▸ WORK TO COMPLETE
From the line with "set/reset pin |" through the line with "0.527 | 6.05 |", inclusive, return each line of the data below exactly and leave the rest out.

**********

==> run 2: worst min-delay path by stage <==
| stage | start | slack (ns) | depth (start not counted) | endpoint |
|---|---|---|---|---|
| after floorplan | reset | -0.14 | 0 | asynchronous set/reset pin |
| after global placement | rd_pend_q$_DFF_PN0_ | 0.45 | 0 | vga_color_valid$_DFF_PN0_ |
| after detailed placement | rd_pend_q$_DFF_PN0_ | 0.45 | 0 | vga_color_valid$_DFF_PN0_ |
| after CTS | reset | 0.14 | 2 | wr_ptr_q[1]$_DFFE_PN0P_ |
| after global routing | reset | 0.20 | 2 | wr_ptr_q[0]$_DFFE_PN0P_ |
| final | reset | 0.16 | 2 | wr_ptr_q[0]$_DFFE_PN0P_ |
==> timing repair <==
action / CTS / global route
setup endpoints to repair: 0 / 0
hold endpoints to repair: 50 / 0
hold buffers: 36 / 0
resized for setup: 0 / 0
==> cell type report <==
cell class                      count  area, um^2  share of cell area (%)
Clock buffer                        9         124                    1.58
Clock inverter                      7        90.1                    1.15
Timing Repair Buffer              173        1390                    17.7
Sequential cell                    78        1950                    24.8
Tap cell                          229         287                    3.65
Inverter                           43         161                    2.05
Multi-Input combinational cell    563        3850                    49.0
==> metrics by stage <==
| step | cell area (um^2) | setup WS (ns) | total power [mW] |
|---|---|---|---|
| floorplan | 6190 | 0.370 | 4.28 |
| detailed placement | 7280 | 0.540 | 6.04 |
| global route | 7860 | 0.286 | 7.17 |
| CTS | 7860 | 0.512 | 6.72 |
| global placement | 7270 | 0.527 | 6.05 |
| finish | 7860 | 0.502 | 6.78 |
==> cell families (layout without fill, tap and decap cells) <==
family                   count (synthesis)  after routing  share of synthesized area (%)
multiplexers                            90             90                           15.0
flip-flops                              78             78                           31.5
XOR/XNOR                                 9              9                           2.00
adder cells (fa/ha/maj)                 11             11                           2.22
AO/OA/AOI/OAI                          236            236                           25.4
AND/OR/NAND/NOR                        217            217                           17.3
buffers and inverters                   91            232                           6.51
`src/rtl/apb_bridge_fsm_if.sv`:
```
// Bus interface of the AHB-to-APB bridge sequencer.
// Groups the AHB-side (valid, Hwrite, tempselx, Haddr, Hwdata, Hreadyout, Hrdata)
// and APB-side (Pselx, Penable, Pwrite, Paddr, Pwdata, Prdata, Pready) signals,
// plus the timeout_err status pulse.
//   slave  : view used by the bridge (consumes AHB requests and APB responses)
//   master : view used by the environment driving the bridge
interface apb_bridge_fsm_if #(
  parameter int ADDR_W = 32,
  parameter int DATA_W = 32
);
  logic              valid;
  logic              Hwrite;
  logic [2:0]        tempselx;
  logic [ADDR_W-1:0] Haddr;
  logic [DATA_W-1:0] Hwdata;
  logic [DATA_W-1:0] Prdata;
  logic              Pready;
  logic              Hreadyout;
  logic [DATA_W-1:0] Hrdata;
  logic [2:0]        Pselx;
  logic              Penable;
  logic              Pwrite;
  logic [ADDR_W-1:0] Paddr;
  logic [DATA_W-1:0] Pwdata;
  logic              timeout_err;

  modport slave (
    input  valid, Hwrite, tempselx, Haddr, Hwdata, Prdata, Pready,
    output Hreadyout, Hrdata, Pselx, Penable, Pwrite, Paddr, Pwdata, timeout_err
  );

  modport master (
    output valid, Hwrite, tempselx, Haddr, Hwdata, Prdata, Pready,
    input  Hreadyout, Hrdata, Pselx, Penable, Pwrite, Paddr, Pwdata, timeout_err
  );
endinterface

```
`src/rtl/apb_bridge_fsm.sv`:
```
// Sequencing controller of the AHB-to-APB bridge.
// Accepts one qualified AHB transfer at a time, stalls AHB through Hreadyout,
// runs one APB SETUP+ACCESS transaction per transfer, returns registered read
// data, and aborts an ACCESS phase that waits longer than TIMEOUT cycles.
// Ports:
//   Hclk     : bridge clock, rising edge
//   Hresetn  : asynchronous active-low reset
//   bus      : apb_bridge_fsm_if.slave (AHB request/response + APB bus + timeout_err)
// All outputs come from registers or are decoded from the state register.
module apb_bridge_fsm #(
  parameter int ADDR_W  = 32,
  parameter int DATA_W  = 32,
  parameter int TIMEOUT = 16
) (
  input  logic             Hclk,
  input  logic             Hresetn,
  apb_bridge_fsm_if.slave  bus
);

  localparam int CNT_W = (TIMEOUT < 1) ? 1 : $clog2(TIMEOUT + 1);
  localparam bit TO_EN = (TIMEOUT != 0);
  localparam logic [CNT_W-1:0] CNT_LAST = CNT_W'((TIMEOUT == 0) ? 0 : TIMEOUT - 1);

  typedef enum logic [1:0] {
    S_IDLE,
    S_WWAIT,
    S_SETUP,
    S_ACCESS
  } state_t;

  state_t            r_state;
  logic [2:0]        r_sel;
  logic [ADDR_W-1:0] r_addr;
  logic [CNT_W-1:0]  r_cnt;
  logic [2:0]        r_pselx;
  logic              r_penable;
  logic              r_pwrite;
  logic [ADDR_W-1:0] r_paddr;
  logic [DATA_W-1:0] r_pwdata;
  logic [DATA_W-1:0] r_hrdata;
  logic              r_terr;

  // APB address/control registers are loaded on the edge that enters SETUP,
  // so they already present sel/addr/dir throughout the SETUP cycle.
  always_ff @(posedge Hclk or negedge Hresetn) begin
    if (!Hresetn) begin
      r_state   <= S_IDLE;
      r_sel     <= '0;
      r_addr    <= '0;
      r_cnt     <= '0;
      r_pselx   <= '0;
      r_penable <= 1'b0;
      r_pwrite  <= 1'b0;
      r_paddr   <= '0;
      r_pwdata  <= '0;
      r_hrdata  <= '0;
      r_terr    <= 1'b0;
    end else begin
      r_terr <= 1'b0;
      case (r_state)
        S_IDLE: begin
          if (bus.valid) begin
            r_addr <= bus.Haddr;
            r_sel  <= bus.tempselx;
            if (bus.Hwrite) begin
              r_state <= S_WWAIT;
            end else begin
              r_pselx  <= bus.tempselx;
              r_paddr  <= bus.Haddr;
              r_pwrite <= 1'b0;
              r_state  <= S_SETUP;
            end
          end
        end
        S_WWAIT: begin
          r_pwdata <= bus.Hwdata;
          r_pselx  <= r_sel;
          r_paddr  <= r_addr;
          r_pwrite <= 1'b1;
          r_state  <= S_SETUP;
        end
        S_SETUP: begin
          r_cnt     <= '0;
          r_penable <= 1'b1;
          r_state   <= S_ACCESS;
        end
        S_ACCESS: begin
          if (bus.Pready) begin
            if (!r_pwrite) r_hrdata <= bus.Prdata;
            r_pselx   <= '0;
            r_penable <= 1'b0;
            r_state   <= S_IDLE;
          end else if (TO_EN && (r_cnt == CNT_LAST)) begin
            r_hrdata  <= '0;
            r_terr    <= 1'b1;
            r_pselx   <= '0;
            r_penable <= 1'b0;
            r_state   <= S_IDLE;
          end else if (r_cnt != '1) begin
            r_cnt <= r_cnt + CNT_W'(1);
          end
        end
        default: r_state <= S_IDLE;
      endcase
    end
  end

  assign bus.Hreadyout   = (r_state == S_IDLE);
  assign bus.Hrdata      = r_hrdata;
  assign bus.Pselx       = r_pselx;
  assign bus.Penable     = r_penable;
  assign bus.Pwrite      = r_pwrite;
  assign bus.Paddr       = r_paddr;
  assign bus.Pwdata      = r_pwdata;
  assign bus.timeout_err = r_terr;

endmodule

```
`src/flat_wrapper.sv`:
```
// flat-port wrapper written by rule: the top's interface ports become plain ports
module apb_bridge_fsm_flat 
#(
  parameter int ADDR_W  = 32,
  parameter int DATA_W  = 32,
  parameter int TIMEOUT = 16
)
  (Hclk, Hresetn, bus_valid, bus_Hwrite, bus_tempselx, bus_Haddr, bus_Hwdata, bus_Prdata, bus_Pready, bus_Hreadyout, bus_Hrdata, bus_Pselx, bus_Penable, bus_Pwrite, bus_Paddr, bus_Pwdata, bus_timeout_err);
  apb_bridge_fsm_if #(.ADDR_W(ADDR_W), .DATA_W(DATA_W)) bus_i ();
  input  logic Hclk;
  input  logic Hresetn;
  input wire logic [$bits(bus_i.valid)-1:0] bus_valid;
  input wire logic [$bits(bus_i.Hwrite)-1:0] bus_Hwrite;
  input wire logic [$bits(bus_i.tempselx)-1:0] bus_tempselx;
  input wire logic [$bits(bus_i.Haddr)-1:0] bus_Haddr;
  input wire logic [$bits(bus_i.Hwdata)-1:0] bus_Hwdata;
  input wire logic [$bits(bus_i.Prdata)-1:0] bus_Prdata;
  input wire logic [$bits(bus_i.Pready)-1:0] bus_Pready;
  output wire logic [$bits(bus_i.Hreadyout)-1:0] bus_Hreadyout;
  output wire logic [$bits(bus_i.Hrdata)-1:0] bus_Hrdata;
  output wire logic [$bits(bus_i.Pselx)-1:0] bus_Pselx;
  output wire logic [$bits(bus_i.Penable)-1:0] bus_Penable;
  output wire logic [$bits(bus_i.Pwrite)-1:0] bus_Pwrite;
  output wire logic [$bits(bus_i.Paddr)-1:0] bus_Paddr;
  output wire logic [$bits(bus_i.Pwdata)-1:0] bus_Pwdata;
  output wire logic [$bits(bus_i.timeout_err)-1:0] bus_timeout_err;
  assign bus_i.valid = bus_valid;
  assign bus_i.Hwrite = bus_Hwrite;
  assign bus_i.tempselx = bus_tempselx;
  assign bus_i.Haddr = bus_Haddr;
  assign bus_i.Hwdata = bus_Hwdata;
  assign bus_i.Prdata = bus_Prdata;
  assign bus_i.Pready = bus_Pready;
  assign bus_Hreadyout = bus_i.Hreadyout;
  assign bus_Hrdata = bus_i.Hrdata;
  assign bus_Pselx = bus_i.Pselx;
  assign bus_Penable = bus_i.Penable;
  assign bus_Pwrite = bus_i.Pwrite;
  assign bus_Paddr = bus_i.Paddr;
  assign bus_Pwdata = bus_i.Pwdata;
  assign bus_timeout_err = bus_i.timeout_err;
  apb_bridge_fsm #(.ADDR_W(ADDR_W), .DATA_W(DATA_W), .TIMEOUT(TIMEOUT)) u_core (.Hclk(Hclk), .Hresetn(Hresetn), .bus(bus_i));
endmodule
```
--- config.mk ---
export PLATFORM = sky130hd
export DESIGN_NAME = conn_table_loader
export DESIGN_NICKNAME = d
export VERILOG_FILES = /design/src/rtl/conn_table_loader.sv
export SDC_FILE = /design/constraint.sdc
export NUM_CORES = 2
export LEC_CHECK = 0
export CAP_MARGIN = 20
export CORE_MARGIN = 8
export CORE_UTILIZATION = 60
export CTS_CLUSTER_SIZE = 10
export DETAILED_ROUTE_END_ITERATION = 8
export GPL_ROUTABILITY_DRIVEN = 0
export HOLD_SLACK_MARGIN = 0.08
export PLACE_DENSITY = 0.79
export SLEW_MARGIN = 30
export SYNTH_ARGS = -nofsm -noshare
export SYNTH_HDL_FRONTEND = slang
export SYNTH_SLANG_ARGS = --single-unit
--- constraint.sdc ---
create_clock -name clk -period 20.8 [get_ports clk]
set_clock_uncertainty 0.2 [all_clocks]
set_input_delay 4.16 -clock clk [delete_from_list [all_inputs] [get_ports clk]]
set_output_delay 4.16 -clock clk [all_outputs]
set_load 0.02 [all_outputs]
## config.mk

```make
export PLATFORM = sky130hd
export DESIGN_NAME = traffic_phase_controller
export DESIGN_NICKNAME = d
export VERILOG_FILES = /design/src/rtl/traffic_phase_controller.sv
export SDC_FILE = /design/constraint.sdc
export NUM_CORES = 1
export LEC_CHECK = 0
export CORE_AREA = 2 2 108 79
export CTS_BUF_LIST = sky130_fd_sc_hd__clkbuf_16
export DETAILED_ROUTE_END_ITERATION = 12
export DIE_AREA = 0 0 110 81
export PLACE_DENSITY_LB_ADDON = 0.2
export SLEW_MARGIN = 20
export SYNTH_ARGS = -nofsm -noshare
export SYNTH_HDL_FRONTEND = slang
export SYNTH_SLANG_ARGS = --single-unit
```

## constraint.sdc

```tcl
create_clock -name clk -period 2.8 [get_ports clk]
set_clock_uncertainty 0.05 [all_clocks]
set_input_delay 0.7 -clock clk [delete_from_list [all_inputs] [get_ports clk]]
set_output_delay 0.7 -clock clk [all_outputs]
set_load 0.01 [all_outputs]
```
[config.mk]
export PLATFORM = sky130hd
export DESIGN_NAME = decode_stage
export DESIGN_NICKNAME = d
export VERILOG_FILES = /design/src/rtl/decode_pkg.sv /design/src/rtl/main_decoder.sv /design/src/rtl/decode_stage.sv
export SDC_FILE = /design/constraint.sdc
export NUM_CORES = 1
export LEC_CHECK = 0
export ABC_CLOCK_PERIOD_IN_PS = 3500
export BUFFER_PORTS_ARGS = -buffer_cell sky130_fd_sc_hd__buf_2
export CAP_MARGIN = 20
export CORE_UTILIZATION = 40
export CTS_BUF_LIST = sky130_fd_sc_hd__clkbuf_8 sky130_fd_sc_hd__clkbuf_16
export CTS_CLUSTER_DIAMETER = 30
export DETAILED_ROUTE_END_ITERATION = 6
export GPL_ROUTABILITY_DRIVEN = 0
export GPL_TIMING_DRIVEN = 1
export PLACE_DENSITY = 0.66
export SLEW_MARGIN = 30
export SYNTH_ARGS = -nofsm -noshare
export SYNTH_HDL_FRONTEND = slang
export SYNTH_SLANG_ARGS = --single-unit
[constraint.sdc]
create_clock -name clk -period 3.5 [get_ports clk]
set_input_delay 0.175 -clock clk [delete_from_list [all_inputs] [get_ports clk]]
set_output_delay 0.175 -clock clk [all_outputs]
set_load 0.05 [all_outputs]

**********

▸ TASK SOLUTION
| after floorplan | reset | -0.14 | 0 | asynchronous set/reset pin |
| after global placement | rd_pend_q$_DFF_PN0_ | 0.45 | 0 | vga_color_valid$_DFF_PN0_ |
| after detailed placement | rd_pend_q$_DFF_PN0_ | 0.45 | 0 | vga_color_valid$_DFF_PN0_ |
| after CTS | reset | 0.14 | 2 | wr_ptr_q[1]$_DFFE_PN0P_ |
| after global routing | reset | 0.20 | 2 | wr_ptr_q[0]$_DFFE_PN0P_ |
| final | reset | 0.16 | 2 | wr_ptr_q[0]$_DFFE_PN0P_ |
==> timing repair <==
action / CTS / global route
setup endpoints to repair: 0 / 0
hold endpoints to repair: 50 / 0
hold buffers: 36 / 0
resized for setup: 0 / 0
==> cell type report <==
cell class                      count  area, um^2  share of cell area (%)
Clock buffer                        9         124                    1.58
Clock inverter                      7        90.1                    1.15
Timing Repair Buffer              173        1390                    17.7
Sequential cell                    78        1950                    24.8
Tap cell                          229         287                    3.65
Inverter                           43         161                    2.05
Multi-Input combinational cell    563        3850                    49.0
==> metrics by stage <==
| step | cell area (um^2) | setup WS (ns) | total power [mW] |
|---|---|---|---|
| floorplan | 6190 | 0.370 | 4.28 |
| detailed placement | 7280 | 0.540 | 6.04 |
| global route | 7860 | 0.286 | 7.17 |
| CTS | 7860 | 0.512 | 6.72 |
| global placement | 7270 | 0.527 | 6.05 |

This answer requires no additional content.